■ **What this task involves**
Where does the string "resLui" appear in the material? Copy each line that holds it.
==== Records for this task
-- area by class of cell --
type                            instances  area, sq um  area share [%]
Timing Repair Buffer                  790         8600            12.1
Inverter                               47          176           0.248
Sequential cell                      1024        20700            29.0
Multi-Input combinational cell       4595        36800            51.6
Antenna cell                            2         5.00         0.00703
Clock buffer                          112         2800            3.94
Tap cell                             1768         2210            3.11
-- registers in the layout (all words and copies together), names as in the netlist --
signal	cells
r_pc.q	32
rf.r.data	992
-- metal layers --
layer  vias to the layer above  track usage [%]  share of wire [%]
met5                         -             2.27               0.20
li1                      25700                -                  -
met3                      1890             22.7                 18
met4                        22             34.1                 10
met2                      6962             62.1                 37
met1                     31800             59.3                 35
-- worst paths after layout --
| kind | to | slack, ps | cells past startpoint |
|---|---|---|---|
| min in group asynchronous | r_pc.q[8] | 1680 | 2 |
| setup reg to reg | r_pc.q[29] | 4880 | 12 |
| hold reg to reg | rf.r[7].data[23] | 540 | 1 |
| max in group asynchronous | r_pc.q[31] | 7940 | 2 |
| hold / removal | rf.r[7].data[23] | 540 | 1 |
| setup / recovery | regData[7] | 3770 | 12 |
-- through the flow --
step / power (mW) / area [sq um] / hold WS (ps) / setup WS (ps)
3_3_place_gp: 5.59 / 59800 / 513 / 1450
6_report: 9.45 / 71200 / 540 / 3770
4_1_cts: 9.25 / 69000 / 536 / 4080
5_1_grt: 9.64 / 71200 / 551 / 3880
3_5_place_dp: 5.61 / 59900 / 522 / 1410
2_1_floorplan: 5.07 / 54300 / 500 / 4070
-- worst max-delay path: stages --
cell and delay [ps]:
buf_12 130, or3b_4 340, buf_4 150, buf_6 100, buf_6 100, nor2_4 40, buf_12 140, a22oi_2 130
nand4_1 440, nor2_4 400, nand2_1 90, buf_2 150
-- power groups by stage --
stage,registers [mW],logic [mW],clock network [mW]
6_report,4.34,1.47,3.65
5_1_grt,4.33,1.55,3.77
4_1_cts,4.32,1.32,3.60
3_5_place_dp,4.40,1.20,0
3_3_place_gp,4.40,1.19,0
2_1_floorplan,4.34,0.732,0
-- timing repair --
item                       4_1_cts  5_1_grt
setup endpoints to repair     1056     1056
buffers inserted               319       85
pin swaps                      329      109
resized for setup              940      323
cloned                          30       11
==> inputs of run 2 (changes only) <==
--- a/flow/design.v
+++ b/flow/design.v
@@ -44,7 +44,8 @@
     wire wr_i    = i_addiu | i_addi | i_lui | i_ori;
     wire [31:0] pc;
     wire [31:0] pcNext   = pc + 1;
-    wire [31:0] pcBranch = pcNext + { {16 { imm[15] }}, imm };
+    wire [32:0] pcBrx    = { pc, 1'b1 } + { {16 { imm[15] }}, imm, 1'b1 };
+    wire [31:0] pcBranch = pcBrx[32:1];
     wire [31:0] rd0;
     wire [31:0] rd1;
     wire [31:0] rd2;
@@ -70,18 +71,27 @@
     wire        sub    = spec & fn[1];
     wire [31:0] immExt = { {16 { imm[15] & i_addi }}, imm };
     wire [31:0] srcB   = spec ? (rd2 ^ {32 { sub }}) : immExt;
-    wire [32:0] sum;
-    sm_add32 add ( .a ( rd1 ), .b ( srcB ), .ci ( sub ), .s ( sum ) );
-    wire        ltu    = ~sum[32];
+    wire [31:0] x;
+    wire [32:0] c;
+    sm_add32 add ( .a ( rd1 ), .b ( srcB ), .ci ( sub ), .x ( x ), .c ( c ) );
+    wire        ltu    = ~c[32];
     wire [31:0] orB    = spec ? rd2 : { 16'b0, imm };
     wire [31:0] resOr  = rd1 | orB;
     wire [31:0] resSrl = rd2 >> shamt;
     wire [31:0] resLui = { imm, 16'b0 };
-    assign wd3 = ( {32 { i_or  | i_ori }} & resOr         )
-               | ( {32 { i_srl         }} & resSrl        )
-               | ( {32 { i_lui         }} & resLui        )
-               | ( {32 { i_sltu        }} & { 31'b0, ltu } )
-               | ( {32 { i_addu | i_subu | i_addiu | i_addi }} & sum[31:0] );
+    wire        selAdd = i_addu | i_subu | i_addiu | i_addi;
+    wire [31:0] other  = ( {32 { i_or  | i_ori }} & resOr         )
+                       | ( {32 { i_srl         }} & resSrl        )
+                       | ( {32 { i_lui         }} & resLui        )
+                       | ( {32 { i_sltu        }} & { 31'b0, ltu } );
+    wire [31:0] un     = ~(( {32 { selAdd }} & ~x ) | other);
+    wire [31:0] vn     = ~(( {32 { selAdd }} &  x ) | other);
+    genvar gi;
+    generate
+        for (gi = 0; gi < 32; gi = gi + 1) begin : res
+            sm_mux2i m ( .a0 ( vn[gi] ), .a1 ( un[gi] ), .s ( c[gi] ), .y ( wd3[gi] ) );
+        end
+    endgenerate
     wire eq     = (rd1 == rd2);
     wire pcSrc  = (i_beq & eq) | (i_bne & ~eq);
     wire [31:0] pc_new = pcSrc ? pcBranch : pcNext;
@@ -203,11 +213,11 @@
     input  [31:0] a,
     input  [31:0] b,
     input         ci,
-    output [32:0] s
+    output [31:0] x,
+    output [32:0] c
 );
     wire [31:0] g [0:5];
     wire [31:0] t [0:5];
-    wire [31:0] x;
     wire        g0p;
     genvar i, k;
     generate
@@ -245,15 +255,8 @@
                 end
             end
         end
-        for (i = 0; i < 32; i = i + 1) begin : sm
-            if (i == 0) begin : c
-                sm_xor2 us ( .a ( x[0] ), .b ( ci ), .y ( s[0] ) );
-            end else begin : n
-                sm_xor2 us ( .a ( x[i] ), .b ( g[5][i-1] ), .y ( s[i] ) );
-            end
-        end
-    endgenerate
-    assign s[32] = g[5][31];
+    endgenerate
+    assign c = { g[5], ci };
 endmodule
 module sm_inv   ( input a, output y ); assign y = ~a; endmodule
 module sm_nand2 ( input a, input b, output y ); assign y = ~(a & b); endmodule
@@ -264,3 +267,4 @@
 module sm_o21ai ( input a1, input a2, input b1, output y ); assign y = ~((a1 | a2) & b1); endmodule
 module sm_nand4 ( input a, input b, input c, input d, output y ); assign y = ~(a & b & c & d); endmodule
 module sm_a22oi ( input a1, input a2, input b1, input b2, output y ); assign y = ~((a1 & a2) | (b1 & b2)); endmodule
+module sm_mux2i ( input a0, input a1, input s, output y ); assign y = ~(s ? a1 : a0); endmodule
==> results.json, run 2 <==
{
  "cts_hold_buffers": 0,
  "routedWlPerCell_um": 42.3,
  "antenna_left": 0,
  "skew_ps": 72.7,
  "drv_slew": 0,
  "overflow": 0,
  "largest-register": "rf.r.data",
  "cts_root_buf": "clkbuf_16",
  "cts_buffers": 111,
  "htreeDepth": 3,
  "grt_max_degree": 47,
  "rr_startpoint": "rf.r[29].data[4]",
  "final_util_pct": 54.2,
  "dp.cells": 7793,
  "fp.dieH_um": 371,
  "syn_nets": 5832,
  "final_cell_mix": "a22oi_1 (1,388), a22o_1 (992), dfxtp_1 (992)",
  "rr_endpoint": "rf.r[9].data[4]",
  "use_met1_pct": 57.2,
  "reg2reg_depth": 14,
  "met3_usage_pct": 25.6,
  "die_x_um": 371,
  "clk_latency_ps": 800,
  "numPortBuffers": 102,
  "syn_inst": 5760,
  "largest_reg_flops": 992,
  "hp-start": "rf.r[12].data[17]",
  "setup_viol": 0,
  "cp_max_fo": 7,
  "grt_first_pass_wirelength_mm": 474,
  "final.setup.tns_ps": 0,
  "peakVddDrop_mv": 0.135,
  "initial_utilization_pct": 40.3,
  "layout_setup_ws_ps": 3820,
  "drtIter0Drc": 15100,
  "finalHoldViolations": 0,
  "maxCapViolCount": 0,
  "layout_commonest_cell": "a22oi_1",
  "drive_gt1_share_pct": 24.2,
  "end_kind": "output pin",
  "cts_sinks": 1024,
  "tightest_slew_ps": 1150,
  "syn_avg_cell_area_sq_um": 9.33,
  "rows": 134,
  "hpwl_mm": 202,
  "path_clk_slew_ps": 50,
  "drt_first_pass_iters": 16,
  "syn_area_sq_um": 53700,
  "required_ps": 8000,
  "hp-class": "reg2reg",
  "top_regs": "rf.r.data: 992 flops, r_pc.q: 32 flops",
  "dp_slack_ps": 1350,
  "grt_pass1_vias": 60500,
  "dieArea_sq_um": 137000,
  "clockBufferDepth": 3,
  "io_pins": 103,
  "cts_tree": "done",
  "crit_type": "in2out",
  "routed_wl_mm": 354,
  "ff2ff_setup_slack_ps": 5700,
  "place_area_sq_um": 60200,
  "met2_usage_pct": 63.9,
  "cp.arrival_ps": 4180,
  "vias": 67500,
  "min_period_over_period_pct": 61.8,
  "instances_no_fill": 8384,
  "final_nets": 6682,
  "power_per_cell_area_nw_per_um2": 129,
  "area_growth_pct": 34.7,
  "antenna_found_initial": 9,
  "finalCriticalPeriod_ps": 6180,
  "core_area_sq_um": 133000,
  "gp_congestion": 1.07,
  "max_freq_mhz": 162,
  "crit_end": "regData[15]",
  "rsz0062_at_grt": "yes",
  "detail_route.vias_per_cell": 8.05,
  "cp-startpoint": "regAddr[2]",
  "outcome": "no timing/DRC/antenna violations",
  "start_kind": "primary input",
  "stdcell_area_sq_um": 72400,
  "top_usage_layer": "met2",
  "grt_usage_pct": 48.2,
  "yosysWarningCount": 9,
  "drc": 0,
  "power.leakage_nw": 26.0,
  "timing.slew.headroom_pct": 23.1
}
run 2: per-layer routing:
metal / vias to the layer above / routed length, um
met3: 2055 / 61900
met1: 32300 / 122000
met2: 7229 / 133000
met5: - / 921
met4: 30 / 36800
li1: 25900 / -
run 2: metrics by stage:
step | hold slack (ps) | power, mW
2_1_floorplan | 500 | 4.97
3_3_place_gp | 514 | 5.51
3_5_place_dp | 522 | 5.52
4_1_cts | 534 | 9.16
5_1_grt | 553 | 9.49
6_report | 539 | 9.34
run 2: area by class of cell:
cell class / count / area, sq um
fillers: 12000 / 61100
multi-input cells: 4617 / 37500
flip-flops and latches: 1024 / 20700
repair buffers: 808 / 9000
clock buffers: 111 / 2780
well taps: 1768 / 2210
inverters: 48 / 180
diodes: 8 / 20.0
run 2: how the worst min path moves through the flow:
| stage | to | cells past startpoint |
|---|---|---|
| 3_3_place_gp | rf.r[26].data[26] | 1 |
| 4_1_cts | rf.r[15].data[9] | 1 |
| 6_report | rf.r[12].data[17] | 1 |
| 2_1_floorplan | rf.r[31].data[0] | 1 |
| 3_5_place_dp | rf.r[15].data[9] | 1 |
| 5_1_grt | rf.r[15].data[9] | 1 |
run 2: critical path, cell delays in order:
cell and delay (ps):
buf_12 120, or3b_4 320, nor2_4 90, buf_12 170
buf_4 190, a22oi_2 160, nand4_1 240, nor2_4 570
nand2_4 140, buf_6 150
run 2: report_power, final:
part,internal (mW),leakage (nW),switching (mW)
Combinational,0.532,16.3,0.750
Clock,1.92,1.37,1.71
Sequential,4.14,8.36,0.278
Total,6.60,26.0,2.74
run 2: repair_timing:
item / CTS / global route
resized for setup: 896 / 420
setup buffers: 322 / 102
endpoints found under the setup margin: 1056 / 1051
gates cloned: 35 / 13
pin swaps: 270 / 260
========
■ **Result for this exercise**
     wire [31:0] resLui = { imm, 16'b0 };
-               | ( {32 { i_lui         }} & resLui        )
+                       | ( {32 { i_lui         }} & resLui        )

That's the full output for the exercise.